As a child
Lucy Cousins was born in 1964, attending a school in Kent. After doing a foundation course at Canterbury College, Lucy did a BA Honours in Graphic Design, followed by a postgraduate degree at the Royal College of Art.
As an adult
Maisy, the famous mouse, “drew herself” one day, when Lucy was doodling various animals on a piece of paper, looking for inspiration, and the first Maisy book was published soon after Lucy left college. Maisy, who also stars in her own television show, has become one of the best-loved characters in children’s books, and is recognized the world over. Lucy won the Bologna Ragazzi Non-fiction Prize 1997 for Maisy’s House and has been Highly Commended for the National Art Illustration Award 1997 for Za Za’s Baby Brother, images from which were also used in a publicity campaign by Tommy’s, the baby’s charity. Jazzy in the Jungle won the Smarties Book Prize in 2002. Hooray for Fish!, published in 2005, is a celebration of life under the sea. Lucy lives in Hampshire with her husband and has four children.
As an artist
Lucy finds that illustration comes more easily to her than writing, which tends to work around the drawings. “I draw by heart,” she says. “I think about what children would like by going back to my own childlike instincts.” And what instincts they are!
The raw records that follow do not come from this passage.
**src/rtl/cu_cmd_issuer.sv**
```systemverilog
// -----------------------------------------------------------------------------
// cu_cmd_issuer
// Sequential command issuer for the channel-select control decoder. A channel
// request is accepted over valid/ready. The decoder code lines are then walked
// through PARK -> SELECT -> COMMIT. The decoder's one-hot strobe and commit ack
// are checked, and a status response is returned over valid/ready. The decoder
// itself is purely combinational, so all sequencing lives here.
//
// Parameters
//   SEL_CYCLES : cycles the SELECT code is held (>=1); strobe sampled on last
//   TIMEOUT    : max cycles spent in COMMIT waiting for dec_ack (>=1)
//   ERRW       : width of the saturating error counter
//
// Ports
//   clock       in   rising-edge clock
//   reset       in   synchronous, active-high reset
//   req_valid   in   request present
//   req_ready   out  high only in IDLE
//   req_chan    in   channel to select {b,a}
//   rsp_valid   out  response present, held until rsp_ready
//   rsp_ready   in   response consumed
//   rsp_status  out  00 OK, 01 SEL_MISMATCH, 10 TIMEOUT
//   rsp_chan    out  echo of the accepted req_chan
//   dec_a/dec_b out  channel select lines (a = chan[0], b = chan[1])
//   dec_c..f    out  phase code lines {c,d,e,f}
//   dec_o       out  mode line, tied to command mode (0)
//   dec_sel     in   decoder one-hot channel strobes
//   dec_ack     in   decoder commit ack
//   err_count   out  saturating count of non-OK responses
// -----------------------------------------------------------------------------
module cu_cmd_issuer #(
  parameter int SEL_CYCLES = 2,
  parameter int TIMEOUT    = 8,
  parameter int ERRW       = 8
) (
  input  logic            clock,
  input  logic            reset,
  input  logic            req_valid,
  output logic            req_ready,
  input  logic [1:0]      req_chan,
  output logic            rsp_valid,
  input  logic            rsp_ready,
  output logic [1:0]      rsp_status,
  output logic [1:0]      rsp_chan,
  output logic            dec_a,
  output logic            dec_b,
  output logic            dec_c,
  output logic            dec_d,
  output logic            dec_e,
  output logic            dec_f,
  output logic            dec_o,
  input  logic [3:0]      dec_sel,
  input  logic            dec_ack,
  output logic [ERRW-1:0] err_count
);

  localparam int SCW = (SEL_CYCLES > 1) ? $clog2(SEL_CYCLES) : 1;
  localparam int TW  = (TIMEOUT > 1) ? $clog2(TIMEOUT) : 1;

  localparam logic [SCW-1:0] SEL_LAST = SCW'(SEL_CYCLES - 1);
  localparam logic [TW-1:0]  TMR_LAST = TW'(TIMEOUT - 1);

  // Phase codes on {c,d,e,f}; PARK (d=1) holds every decoder strobe low.
  localparam logic [3:0] CODE_PARK   = 4'b0100;
  localparam logic [3:0] CODE_SELECT = 4'b0001;
  localparam logic [3:0] CODE_COMMIT = 4'b1010;

  localparam logic [1:0] ST_OK       = 2'b00;
  localparam logic [1:0] ST_MISMATCH = 2'b01;
  localparam logic [1:0] ST_TIMEOUT  = 2'b10;

  typedef enum logic [1:0] {
    S_IDLE   = 2'b00,
    S_SELECT = 2'b01,
    S_COMMIT = 2'b10,
    S_RESP   = 2'b11
  } state_t;

  state_t          r_state;
  logic [3:0]      r_code;
  logic            r_a;
  logic            r_b;
  logic            r_req_ready;
  logic            r_rsp_valid;
  logic [1:0]      r_status;
  logic [1:0]      r_chan;
  logic [ERRW-1:0] r_err;
  logic [SCW-1:0]  r_sel_cnt;
  logic [TW-1:0]   r_tmr;

  logic [3:0]      w_exp_sel;
  logic            w_sel_ok;
  logic [ERRW-1:0] w_err_inc;
  logic [1:0]      w_commit_status;

  // Only the exact one-hot of the latched channel is a match; zero,
  // multi-hot and wrong-bit strobes all fall into the mismatch path.
  assign w_exp_sel = 4'b0001 << r_chan;
  assign w_sel_ok  = (dec_sel == w_exp_sel);

  // Error counter sticks at all-ones instead of wrapping.
  assign w_err_inc = (&r_err) ? r_err : (r_err + ERRW'(1'b1));

  // An ack on the final COMMIT cycle still wins over the timeout.
  assign w_commit_status = dec_ack ? ST_OK : ST_TIMEOUT;

  // Command sequencer: owns the decoder code lines, handshakes and status.
  always_ff @(posedge clock) begin
    if (reset) begin
      r_state     <= S_IDLE;
      r_code      <= CODE_PARK;
      r_a         <= 1'b0;
      r_b         <= 1'b0;
      r_req_ready <= 1'b1;
      r_rsp_valid <= 1'b0;
      r_status    <= ST_OK;
      r_chan      <= 2'b00;
      r_err       <= '0;
      r_sel_cnt   <= '0;
      r_tmr       <= '0;
    end else begin
      case (r_state)
        S_IDLE: begin
          if (req_valid && r_req_ready) begin
            r_chan      <= req_chan;
            r_a         <= req_chan[0];
            r_b         <= req_chan[1];
            r_code      <= CODE_SELECT;
            r_req_ready <= 1'b0;
            r_sel_cnt   <= '0;
            r_state     <= S_SELECT;
          end
        end

        S_SELECT: begin
          if (r_sel_cnt == SEL_LAST) begin
            if (w_sel_ok) begin
              r_code  <= CODE_COMMIT;
              r_tmr   <= '0;
              r_state <= S_COMMIT;
            end else begin
              r_code      <= CODE_PARK;
              r_a         <= 1'b0;
              r_b         <= 1'b0;
              r_status    <= ST_MISMATCH;
              r_rsp_valid <= 1'b1;
              r_err       <= w_err_inc;
              r_state     <= S_RESP;
            end
          end else begin
            r_sel_cnt <= r_sel_cnt + SCW'(1'b1);
          end
        end

        S_COMMIT: begin
          if (dec_ack || (r_tmr == TMR_LAST)) begin
            r_code      <= CODE_PARK;
            r_a         <= 1'b0;
            r_b         <= 1'b0;
            r_status    <= w_commit_status;
            r_rsp_valid <= 1'b1;
            if (!dec_ack) begin
              r_err <= w_err_inc;
            end
            r_state     <= S_RESP;
          end else begin
            r_tmr <= r_tmr + TW'(1'b1);
          end
        end

        S_RESP: begin
          // New requests are not queued here; req_ready stays low until IDLE.
          if (rsp_ready) begin
            r_rsp_valid <= 1'b0;
            r_req_ready <= 1'b1;
            r_state     <= S_IDLE;
          end
        end

        default: begin
          r_state     <= S_IDLE;
          r_code      <= CODE_PARK;
          r_a         <= 1'b0;
          r_b         <= 1'b0;
          r_req_ready <= 1'b1;
          r_rsp_valid <= 1'b0;
        end
      endcase
    end
  end

  assign req_ready  = r_req_ready;
  assign rsp_valid  = r_rsp_valid;
  assign rsp_status = r_status;
  assign rsp_chan   = r_chan;
  assign dec_a      = r_a;
  assign dec_b      = r_b;
  assign {dec_c, dec_d, dec_e, dec_f} = r_code;
  assign dec_o      = 1'b0;
  assign err_count  = r_err;

endmodule

```
**config.mk**
```make
export PLATFORM = sky130hd
export DESIGN_NAME = cu_cmd_issuer
export DESIGN_NICKNAME = d
export VERILOG_FILES = /design/src/rtl/cu_cmd_issuer.sv
export SDC_FILE = /design/constraint.sdc
export NUM_CORES = 1
export LEC_CHECK = 0
export ABC_AREA = 1
export BUFFER_PORTS_ARGS = -buffer_cell sky130_fd_sc_hd__buf_2
export CAP_MARGIN = 15
export CORE_MARGIN = 3
export CORE_UTILIZATION = 42
export CTS_CLUSTER_DIAMETER = 120
export DETAILED_ROUTE_END_ITERATION = 10
export PLACE_DENSITY_LB_ADDON = 0.2
export SLEW_MARGIN = 10
export SYNTH_ARGS = -nofsm -noshare
export SYNTH_HDL_FRONTEND = slang
export SYNTH_SLANG_ARGS = --single-unit
```
**constraint.sdc**
```tcl
create_clock -name clock -period 2.2 [get_ports clock]
set_input_delay 0.44 -clock clock [delete_from_list [all_inputs] [get_ports clock]]
set_output_delay 0.44 -clock clock [all_outputs]
set_load 0.1 [all_outputs]
```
Lucy now has sold more than 31 million books in worldwide, including picture books, sticker books, cloth books, colouring books, board books, pull-the-tab and lift-the-flap books, three-dimensional play sets, a clock book… Where does the prolific Lucy – a mother of four children – find the energy? “I’m quite disciplined,” she says of her productivity. “If I’m having an ‘ideas’ day, I just sit at my desk and draw and write until I feel something is happening – though I admit that this is usually helped by a cup of tea, some lively music, and an abundance of sunshine.” As for outside inspiration, she says she’s sometimes influenced by the work of other artists, as long as those artists are children. Says the author-illustrator, “I get more pleasure and inspiration from walking around a primary school than from any art gallery.”